But, as Andrew Lang has so well observed, literature can never take a thing simply for what it is worth. "The plain-dealing dog must be distinctly bored by the ever-growing obligation to live up to the anecdotes of him.... These anecdotes are not told for his sake; they are told to save the self-respect of people who want an idol, and who are distorting him into a figure of pure convention for their domestic altars. He is now expected to discriminate between relations and mere friends of the house; to wag his tail at God Save the Queen; to count up to five in chips of fire-wood, and to seven in mutton bones; to howl for all deaths in the family above the degree of second cousin; to post letters, and refuse them when they have been insufficiently stamped; and last, and most intolerable, to show a tender solicitude when tabby is out of sorts." The dog, indeed, for the most part, has become as sentimental and conventional a figure in current fiction as the ghost who haunts the ouija board or the idealistic soldier returned from the wars to reconstruct his own country.

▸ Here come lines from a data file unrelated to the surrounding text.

Background: an optimization exercise with open tools, aiming at small area, a short achievable clock period and few clock cycles per item. Do not read the settings as production practice. Function was checked by simulation only, so behaviour that the tests miss may differ from the original.

## rev 12
## wrapped_angle_slew_tracker
module wrapped_angle_slew_tracker
(
	input  wire logic                  clk,
	input  wire logic                  arst_n,
	input  wire logic                  cfg_valid,
	output      logic                  cfg_ready,
	input  wire logic [wast_pkg::CFG_IDX_W-1:0]  cfg_index,
	input  wire logic [wast_pkg::CFG_DATA_W-1:0] cfg_data,
	input  wire logic                  in_valid,
	output      logic                  in_ready,
	input  wire logic [wast_pkg::CMD_W-1:0]      cmd,
	input  wire logic [wast_pkg::ANGLE_W-1:0]    angle_in,
	input  wire logic [wast_pkg::TIME_W-1:0]     elapsed_time,
	output      logic                  out_valid,
	input  wire logic                  out_ready,
	output      logic [wast_pkg::ANGLE_W-1:0]    current_angle,
	output      logic [wast_pkg::ANGLE_W-1:0]    target_angle
);
	localparam logic [16:0] FULL17 = 17'd46080;
	localparam logic [16:0] HALF17 = 17'd23040;
  ...
Size in the first run: roughly 4600 cells after synthesis, ~110 I/O pins, roughly 0.036 sq mm of cells after synthesis.
Settings: LEC_CHECK=0, ABC_AREA=1, CAP_MARGIN=20, CORE_MARGIN=2, CORE_UTILIZATION=58, SETUP_SLACK_MARGIN=4.5, SLEW_MARGIN=20; clock period 11.0 ns.
standard.sh (not shown) runs the stock make flow with config.mk's settings and CLKGATE_MAP_FILE= SYNTH_SCRIPT=/design/flow/synth_recipe.tcl, a recipe that flattens the netlist after the stock synthesis.
==> flow/flow/run.sh <==
#!/bin/bash
# Standard layout, with one netlist clean-up between synthesis and floorplan:
# flow/faopt.py removes inverters around full adders by flipping the polarity
# of full adders (a full adder is self-dual), without changing the logic.
set -euo pipefail
R="$PWD/orfs/results/${FLOW_PLATFORM}/wrapped_angle_slew_tracker/base"
bash standard.sh synth > synth.log 2>&1
python3 flow/faopt.py "$R/1_2_yosys.v" "$R/1_2_yosys.faopt.v" > faopt.log 2>&1
grep -c "sky130_fd_sc_hd__inv" "$R/1_2_yosys.v" "$R/1_2_yosys.faopt.v" >> faopt.log 2>&1 || true
cp "$R/1_2_yosys.v" "$R/1_2_yosys.standard.v"
mv "$R/1_2_yosys.faopt.v" "$R/1_2_yosys.v"
bash standard.sh > layout.log 2>&1
Other scripts of this flow, unchanged in this note and not shown: flow/flow/faopt.py
The final layout from rev 12, which completed every stage, passed the timing, design-rule and antenna checks at the end of the flow.
Testbench counts of rev 12, summed over its fixed seeds: cycles 2,424, items 2,400.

Now the cat, independent, liberty-loving, graceful, strong, resourceful, dignified, and self-respecting, has a psychology essentially feline, which has few points of contact with human psychology. The cat does not rescue babies from drowning or say his prayers in real life; consequently any attempt to make him do so in fiction would be ridiculous. He has, to be sure, his own virtues. To me these are considerably greater than those of any other animal. But the fact remains that the satisfactory treatment of the cat in fiction requires not only a deep knowledge of but also a deep affection for the sphinx of the fireside. Even then the difficulties can only be met in part, for the novelist must devise a situation in which human and feline psychology can be merged. The Egyptians probably could have written good cat stories. Perhaps they did. I sometimes ponder over the possibility of a cat room having been destroyed in the celebrated holocaust of Alexandria. The folk and fairy tales devoted to the cat, of which there are many, are based on an understanding, although often superficial, of cat traits. But the moderns, speaking generally, have not been able to do justice, in the novel or the short story, to this occult and lovable little beast.

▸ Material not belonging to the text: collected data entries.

This design comes from an exercise in tuning for small area, a short achievable clock period and few clock cycles per item on the open sky130 flow, not from production work.
The RTL was checked by simulation tests, not by an equivalence proof against the original design.

## before
Design divider_top, start of the top module:
module divider_top (
    input  logic        clk,
    input  logic        rst_n,
    input  logic [31:0] op1,
    input  logic [31:0] op2,
    input  logic [2:0]  funct3,
    input  logic        start,
    input  logic        ack,
    output logic [31:0] result,
    output logic        done
);
clock: 27.0 ns
lec_check: 0
cap_margin: 20
core_margin: 2
core_utilization: 40
slew_margin: 20
run.sh (not shown) runs the stock make flow with config.mk's settings and CLKGATE_MAP_FILE= SYNTH_SCRIPT=/design/flow/synth_recipe.tcl, a recipe that flattens the netlist after the stock synthesis.
before reached the end of the flow, and the finished layout is clean on the timing, DRC and antenna checks.
Testbench counts of before, summed over its fixed seeds: cycles 156,157, items 32,000.
The inputs of after differ from those of before as listed below.
- ABC_AREA newly set to 1
Notes after the runs:
Between before and after, the cell count went up.
Post-route standard cell area excluding fillers | after above before

* * *

Another version of the RTL of divider_top (not shown whole).
Size: about 110 flip-flops, roughly 100 I/O pins, about 14000 um2 of cells after synthesis.
==> flow/design.v (excerpt) <==
module divider_top (
    input  logic        clk,
    input  logic        rst_n,
    input  logic [31:0] op1,
    input  logic [31:0] op2,
    input  logic [2:0]  funct3,
    input  logic        start,
    input  logic        ack,
    output logic [31:0] result,
    output logic        done
);
clock: 27.0 ns
lec_check: 0
abc_area: 1
cap_margin: 20
core_margin: 2
core_utilization: 40
slew_margin: 20
Testbench counts at the start, summed over its fixed seeds: cycles 158,528, items 32,000.
Edit:
Settings changed: ABC_AREA 1 to unset.
After rerunning: Sequential cell count does not change. Worst setup slack is better by 500 ps.

* * *

## job 101
divider_top, a different RTL version from the one above (not shown whole).
For scale: about 110 flip-flops, ~100 I/O pins, ~13000 µm² of cells after synthesis.
clock: 27.0 ns
lec_check: 0
abc_area: 1
cap_margin: 20
core_margin: 2
core_utilization: 40
slew_margin: 20
Testbench counts of job 101, summed over its fixed seeds: cycles 142,140, items 32,000.
Edits applied to the flow inputs when going from job 101 to job 102:
- a deleted ABC_AREA that had been 1
Notes after the runs:
Job 102 vs. job 101: global routing met2 resource utilization now sits lower, net count reported at finish now sits lower, count of antenna-violating nets left after detailed routing now sits at about the same level, slack of the worst reg-to-reg path now sits higher. Going from job 101 to job 102, via count of the first global-routing pass climbed about 6%. Compare job 102 and job 101 | setup slack lower: job 101. Job 102 against job 101: buffer count excluding the clock tree in the final layout increased 7, met3 track demand over resource in global routing increased 0.20 points.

On the whole, however, the stories I have chosen for this volume meet the test fairly well. Other cat stories exist, scores of them, but these, with one or two exceptions, are the best I know. In some instances other stories with very similar subjects might have been substituted, for each story in this book has been included for some special reason. Mrs. Freeman's story is a subtle symbolic treatment of the theme. In The Blue Dryad the cat is exhibited in his useful capacity as a killer of vermin. A Psychical Invasion is a successful attempt to exploit the undoubted occult powers of the cat. Poe's famous tale paints puss as an avenger of wrongs. In Zut the often inexplicable desire of the cat to change his home has a charming setting. Booth Tarkington in Gipsy has made a brilliant study of a wild city cat, living his own independent life with no apparent means of support. I should state that the ending of the story, which is a chapter from Penrod and Sam, is purely arbitrary. Gipsy, you will be glad to learn, was not drowned. He never would be. If you care to read the rest of his history you must turn to the book from which this excerpt was torn. There seem to be three excellent reasons for including Mark Twain's amusing skit: in the first place it is distinctly entertaining; in the second place Mr. Clemens adored cats to such an extent that it would be impertinent to publish a book of cat stories without including something from his pen; in the third place Dick Baker's Cat[1] celebrates an exceedingly important feline trait, the inability to be duped twice by the same phenomenon. It is interesting to record that Theodore Roosevelt liked this yarn so much that he named a White House cat, Tom Quartz.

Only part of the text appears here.